*** Opening SUPPLIED ENTRIES ***

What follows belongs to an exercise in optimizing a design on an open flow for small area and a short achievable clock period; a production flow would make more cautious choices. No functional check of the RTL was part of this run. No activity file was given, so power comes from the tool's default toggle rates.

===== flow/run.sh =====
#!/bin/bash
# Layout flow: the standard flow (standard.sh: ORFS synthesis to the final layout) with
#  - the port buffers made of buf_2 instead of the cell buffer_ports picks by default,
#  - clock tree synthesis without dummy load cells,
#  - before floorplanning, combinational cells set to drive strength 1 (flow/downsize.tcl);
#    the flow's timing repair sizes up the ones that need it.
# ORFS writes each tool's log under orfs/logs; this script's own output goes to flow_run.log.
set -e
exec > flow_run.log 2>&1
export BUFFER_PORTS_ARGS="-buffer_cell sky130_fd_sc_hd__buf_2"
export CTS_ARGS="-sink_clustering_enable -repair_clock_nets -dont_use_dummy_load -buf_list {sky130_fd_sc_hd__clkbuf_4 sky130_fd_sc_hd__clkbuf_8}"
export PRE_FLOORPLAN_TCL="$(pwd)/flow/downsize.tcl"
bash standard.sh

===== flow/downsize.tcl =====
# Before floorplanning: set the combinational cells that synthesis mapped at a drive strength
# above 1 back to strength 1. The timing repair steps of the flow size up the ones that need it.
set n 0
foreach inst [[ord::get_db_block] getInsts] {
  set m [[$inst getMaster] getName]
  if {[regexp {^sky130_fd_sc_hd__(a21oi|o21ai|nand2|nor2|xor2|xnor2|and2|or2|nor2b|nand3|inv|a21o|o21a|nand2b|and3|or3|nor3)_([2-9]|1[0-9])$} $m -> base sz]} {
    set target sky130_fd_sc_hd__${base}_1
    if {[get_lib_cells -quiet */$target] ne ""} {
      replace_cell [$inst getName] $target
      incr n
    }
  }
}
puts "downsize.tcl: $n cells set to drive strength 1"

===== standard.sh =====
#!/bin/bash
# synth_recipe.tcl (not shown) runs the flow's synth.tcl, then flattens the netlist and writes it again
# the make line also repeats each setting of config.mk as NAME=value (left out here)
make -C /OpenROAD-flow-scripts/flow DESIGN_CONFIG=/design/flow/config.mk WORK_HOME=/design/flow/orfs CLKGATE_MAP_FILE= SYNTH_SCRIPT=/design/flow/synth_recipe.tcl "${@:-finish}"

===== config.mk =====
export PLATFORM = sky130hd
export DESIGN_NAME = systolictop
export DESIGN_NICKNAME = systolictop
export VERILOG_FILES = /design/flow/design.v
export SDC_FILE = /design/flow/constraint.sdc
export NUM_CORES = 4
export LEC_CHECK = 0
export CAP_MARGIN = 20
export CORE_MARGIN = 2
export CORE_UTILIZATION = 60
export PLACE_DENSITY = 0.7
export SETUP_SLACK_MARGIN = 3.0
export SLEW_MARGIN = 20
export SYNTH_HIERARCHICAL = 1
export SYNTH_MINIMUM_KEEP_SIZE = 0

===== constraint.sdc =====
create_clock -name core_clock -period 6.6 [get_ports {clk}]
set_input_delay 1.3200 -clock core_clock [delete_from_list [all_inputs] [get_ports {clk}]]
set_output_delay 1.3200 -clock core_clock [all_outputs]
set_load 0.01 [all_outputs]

*** Closing SUPPLIED ENTRIES ***
*** Opening SUPPLIED ENTRIES ***

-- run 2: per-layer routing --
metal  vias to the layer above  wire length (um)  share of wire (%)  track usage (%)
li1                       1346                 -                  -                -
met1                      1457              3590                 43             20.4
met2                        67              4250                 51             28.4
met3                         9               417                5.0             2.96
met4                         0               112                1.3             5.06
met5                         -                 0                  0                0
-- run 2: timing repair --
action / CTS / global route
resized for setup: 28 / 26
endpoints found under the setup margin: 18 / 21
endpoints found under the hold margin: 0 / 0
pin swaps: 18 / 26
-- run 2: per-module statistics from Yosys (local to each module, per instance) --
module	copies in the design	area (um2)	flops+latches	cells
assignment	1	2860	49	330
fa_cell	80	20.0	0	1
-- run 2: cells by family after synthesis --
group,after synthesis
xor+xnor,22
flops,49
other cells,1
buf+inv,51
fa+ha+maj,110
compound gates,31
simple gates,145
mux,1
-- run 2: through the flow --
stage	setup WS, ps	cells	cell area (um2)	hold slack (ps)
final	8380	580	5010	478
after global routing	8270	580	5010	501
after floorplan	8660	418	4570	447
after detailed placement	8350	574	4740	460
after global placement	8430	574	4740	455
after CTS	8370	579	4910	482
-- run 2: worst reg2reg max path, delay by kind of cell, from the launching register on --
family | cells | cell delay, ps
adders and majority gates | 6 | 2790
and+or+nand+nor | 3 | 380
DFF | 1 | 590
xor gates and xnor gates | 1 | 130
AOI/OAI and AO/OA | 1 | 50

*** Closing SUPPLIED ENTRIES ***

◆ TASK TO CARRY OUT ◆
Above are the entries. Quote exactly the lines from the one bearing "-- run 2: per-layer" through the one bearing "-- run 2: per-module".

◆ REPLY TO THE EXERCISE ◆
-- run 2: per-layer routing --
metal  vias to the layer above  wire length (um)  share of wire (%)  track usage (%)
li1                       1346                 -                  -                -
met1                      1457              3590                 43             20.4
met2                        67              4250                 51             28.4
met3                         9               417                5.0             2.96
met4                         0               112                1.3             5.06
met5                         -                 0                  0                0
-- run 2: timing repair --
action / CTS / global route
resized for setup: 28 / 26
endpoints found under the setup margin: 18 / 21
endpoints found under the hold margin: 0 / 0
pin swaps: 18 / 26
-- run 2: per-module statistics from Yosys (local to each module, per instance) --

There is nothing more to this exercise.